What you need to produce from the material below is an exact transcription of the lines from the one with "File: config.mk" through the one with "export SYNTH_ARGS = -nofsm -noshare", both included, and no other line.
**** MATERIALS PROVIDED ****
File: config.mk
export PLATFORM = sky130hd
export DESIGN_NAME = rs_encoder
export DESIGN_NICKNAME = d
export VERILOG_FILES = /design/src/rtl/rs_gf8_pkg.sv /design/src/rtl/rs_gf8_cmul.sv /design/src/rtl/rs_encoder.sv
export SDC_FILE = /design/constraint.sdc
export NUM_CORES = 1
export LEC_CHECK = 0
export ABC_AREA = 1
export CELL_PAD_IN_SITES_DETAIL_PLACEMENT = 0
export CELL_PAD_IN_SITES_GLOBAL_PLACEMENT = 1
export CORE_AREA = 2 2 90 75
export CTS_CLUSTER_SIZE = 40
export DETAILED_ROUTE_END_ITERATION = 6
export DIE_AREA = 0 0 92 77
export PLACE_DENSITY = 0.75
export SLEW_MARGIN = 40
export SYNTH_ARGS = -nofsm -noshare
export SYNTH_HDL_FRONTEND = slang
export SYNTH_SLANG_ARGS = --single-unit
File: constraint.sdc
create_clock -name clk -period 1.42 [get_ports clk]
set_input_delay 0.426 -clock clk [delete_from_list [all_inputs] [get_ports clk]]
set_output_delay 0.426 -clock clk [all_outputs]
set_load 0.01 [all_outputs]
****
**** MATERIALS PROVIDED ****
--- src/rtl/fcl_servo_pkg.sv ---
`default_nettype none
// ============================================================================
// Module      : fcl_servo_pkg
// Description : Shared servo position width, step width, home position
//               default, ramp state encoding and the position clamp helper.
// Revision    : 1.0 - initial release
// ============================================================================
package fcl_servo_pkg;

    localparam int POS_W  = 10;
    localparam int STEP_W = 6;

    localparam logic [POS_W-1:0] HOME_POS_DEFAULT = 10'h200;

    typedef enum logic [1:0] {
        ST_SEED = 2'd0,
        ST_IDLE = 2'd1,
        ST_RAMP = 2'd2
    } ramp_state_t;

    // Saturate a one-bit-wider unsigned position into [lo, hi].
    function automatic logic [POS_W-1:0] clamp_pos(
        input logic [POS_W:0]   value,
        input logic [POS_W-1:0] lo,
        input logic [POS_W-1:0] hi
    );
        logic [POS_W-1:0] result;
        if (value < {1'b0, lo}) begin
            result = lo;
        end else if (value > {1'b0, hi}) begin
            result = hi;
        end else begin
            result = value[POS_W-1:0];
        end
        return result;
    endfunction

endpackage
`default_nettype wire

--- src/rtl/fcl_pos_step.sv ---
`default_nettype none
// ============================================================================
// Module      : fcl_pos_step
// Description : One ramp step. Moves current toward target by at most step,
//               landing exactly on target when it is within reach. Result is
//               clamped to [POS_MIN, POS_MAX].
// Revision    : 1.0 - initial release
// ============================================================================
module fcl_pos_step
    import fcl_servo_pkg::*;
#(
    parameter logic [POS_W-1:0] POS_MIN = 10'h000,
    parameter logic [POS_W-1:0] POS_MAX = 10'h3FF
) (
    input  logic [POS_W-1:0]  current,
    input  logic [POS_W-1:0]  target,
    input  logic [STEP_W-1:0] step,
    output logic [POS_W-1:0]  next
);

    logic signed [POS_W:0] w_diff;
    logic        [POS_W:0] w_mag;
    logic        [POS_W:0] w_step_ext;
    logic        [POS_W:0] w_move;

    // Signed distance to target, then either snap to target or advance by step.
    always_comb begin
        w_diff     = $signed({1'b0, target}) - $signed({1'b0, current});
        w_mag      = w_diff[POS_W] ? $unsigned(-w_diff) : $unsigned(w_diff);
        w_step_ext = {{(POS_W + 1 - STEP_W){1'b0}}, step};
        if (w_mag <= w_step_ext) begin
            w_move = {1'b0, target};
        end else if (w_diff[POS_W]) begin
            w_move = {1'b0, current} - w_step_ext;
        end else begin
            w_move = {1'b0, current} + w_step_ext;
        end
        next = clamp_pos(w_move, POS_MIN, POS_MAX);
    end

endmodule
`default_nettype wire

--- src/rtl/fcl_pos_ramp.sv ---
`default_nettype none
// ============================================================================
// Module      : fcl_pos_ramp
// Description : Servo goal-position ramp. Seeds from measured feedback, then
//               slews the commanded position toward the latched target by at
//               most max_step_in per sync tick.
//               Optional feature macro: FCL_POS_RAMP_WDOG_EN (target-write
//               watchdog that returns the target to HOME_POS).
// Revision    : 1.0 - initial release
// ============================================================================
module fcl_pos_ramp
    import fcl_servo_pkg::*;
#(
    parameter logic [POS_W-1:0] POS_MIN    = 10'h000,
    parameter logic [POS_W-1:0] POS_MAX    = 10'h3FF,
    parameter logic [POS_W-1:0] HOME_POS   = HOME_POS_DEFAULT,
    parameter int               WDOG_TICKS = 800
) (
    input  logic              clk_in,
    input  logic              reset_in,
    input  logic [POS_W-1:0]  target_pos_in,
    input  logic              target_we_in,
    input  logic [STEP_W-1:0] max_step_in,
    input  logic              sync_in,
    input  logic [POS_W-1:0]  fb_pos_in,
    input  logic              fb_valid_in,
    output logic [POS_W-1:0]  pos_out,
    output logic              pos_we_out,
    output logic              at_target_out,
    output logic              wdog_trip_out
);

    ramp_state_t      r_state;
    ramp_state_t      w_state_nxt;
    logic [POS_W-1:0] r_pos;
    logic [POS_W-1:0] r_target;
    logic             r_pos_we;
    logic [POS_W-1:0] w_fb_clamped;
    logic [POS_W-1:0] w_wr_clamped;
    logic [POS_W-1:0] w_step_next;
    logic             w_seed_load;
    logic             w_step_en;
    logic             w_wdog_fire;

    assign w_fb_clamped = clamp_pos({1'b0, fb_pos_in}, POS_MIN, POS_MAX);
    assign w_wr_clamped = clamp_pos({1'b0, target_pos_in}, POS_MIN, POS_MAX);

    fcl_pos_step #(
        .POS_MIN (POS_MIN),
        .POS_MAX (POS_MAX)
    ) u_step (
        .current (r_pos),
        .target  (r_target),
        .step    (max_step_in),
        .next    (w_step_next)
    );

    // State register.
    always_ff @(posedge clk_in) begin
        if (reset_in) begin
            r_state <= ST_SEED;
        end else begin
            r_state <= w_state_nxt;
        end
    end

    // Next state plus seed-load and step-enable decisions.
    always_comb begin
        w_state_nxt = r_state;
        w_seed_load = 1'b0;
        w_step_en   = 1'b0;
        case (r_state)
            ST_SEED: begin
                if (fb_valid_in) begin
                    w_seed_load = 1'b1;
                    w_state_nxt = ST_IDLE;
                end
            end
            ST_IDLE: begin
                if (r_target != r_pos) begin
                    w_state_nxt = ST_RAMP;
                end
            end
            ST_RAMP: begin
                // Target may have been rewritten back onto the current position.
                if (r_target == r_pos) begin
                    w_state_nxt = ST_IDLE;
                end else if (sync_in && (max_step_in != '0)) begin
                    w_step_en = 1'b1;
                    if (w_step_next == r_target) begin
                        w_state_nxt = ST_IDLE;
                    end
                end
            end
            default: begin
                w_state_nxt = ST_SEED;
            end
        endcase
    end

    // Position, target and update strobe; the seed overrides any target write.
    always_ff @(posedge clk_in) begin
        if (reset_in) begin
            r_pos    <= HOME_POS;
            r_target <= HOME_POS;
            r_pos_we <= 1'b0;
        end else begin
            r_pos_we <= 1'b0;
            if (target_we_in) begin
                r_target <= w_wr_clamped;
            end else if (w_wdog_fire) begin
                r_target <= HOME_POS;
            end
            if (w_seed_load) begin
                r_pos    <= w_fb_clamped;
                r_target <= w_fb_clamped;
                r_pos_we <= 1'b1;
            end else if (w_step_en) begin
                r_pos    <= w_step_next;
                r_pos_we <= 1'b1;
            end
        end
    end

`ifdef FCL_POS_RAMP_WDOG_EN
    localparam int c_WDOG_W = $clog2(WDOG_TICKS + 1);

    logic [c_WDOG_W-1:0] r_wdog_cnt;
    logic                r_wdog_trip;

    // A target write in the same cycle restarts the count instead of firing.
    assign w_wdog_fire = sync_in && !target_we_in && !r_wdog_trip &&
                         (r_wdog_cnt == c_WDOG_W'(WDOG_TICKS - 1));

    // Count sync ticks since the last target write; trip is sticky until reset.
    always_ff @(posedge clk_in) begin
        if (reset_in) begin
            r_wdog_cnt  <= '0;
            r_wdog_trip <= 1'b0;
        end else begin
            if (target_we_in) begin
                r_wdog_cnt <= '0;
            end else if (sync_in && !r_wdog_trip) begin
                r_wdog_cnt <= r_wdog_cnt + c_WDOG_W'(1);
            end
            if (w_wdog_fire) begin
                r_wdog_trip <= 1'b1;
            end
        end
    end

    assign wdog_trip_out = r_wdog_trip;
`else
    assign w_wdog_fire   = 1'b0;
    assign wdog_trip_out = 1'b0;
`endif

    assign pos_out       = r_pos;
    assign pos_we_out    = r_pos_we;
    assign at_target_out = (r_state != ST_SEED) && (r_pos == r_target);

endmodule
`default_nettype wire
****
- SOLUTION FOR THIS PROBLEM
File: config.mk
export PLATFORM = sky130hd
export DESIGN_NAME = rs_encoder
export DESIGN_NICKNAME = d
export VERILOG_FILES = /design/src/rtl/rs_gf8_pkg.sv /design/src/rtl/rs_gf8_cmul.sv /design/src/rtl/rs_encoder.sv
export SDC_FILE = /design/constraint.sdc
export NUM_CORES = 1
export LEC_CHECK = 0
export ABC_AREA = 1
export CELL_PAD_IN_SITES_DETAIL_PLACEMENT = 0
export CELL_PAD_IN_SITES_GLOBAL_PLACEMENT = 1
export CORE_AREA = 2 2 90 75
export CTS_CLUSTER_SIZE = 40
export DETAILED_ROUTE_END_ITERATION = 6
export DIE_AREA = 0 0 92 77
export PLACE_DENSITY = 0.75
export SLEW_MARGIN = 40
export SYNTH_ARGS = -nofsm -noshare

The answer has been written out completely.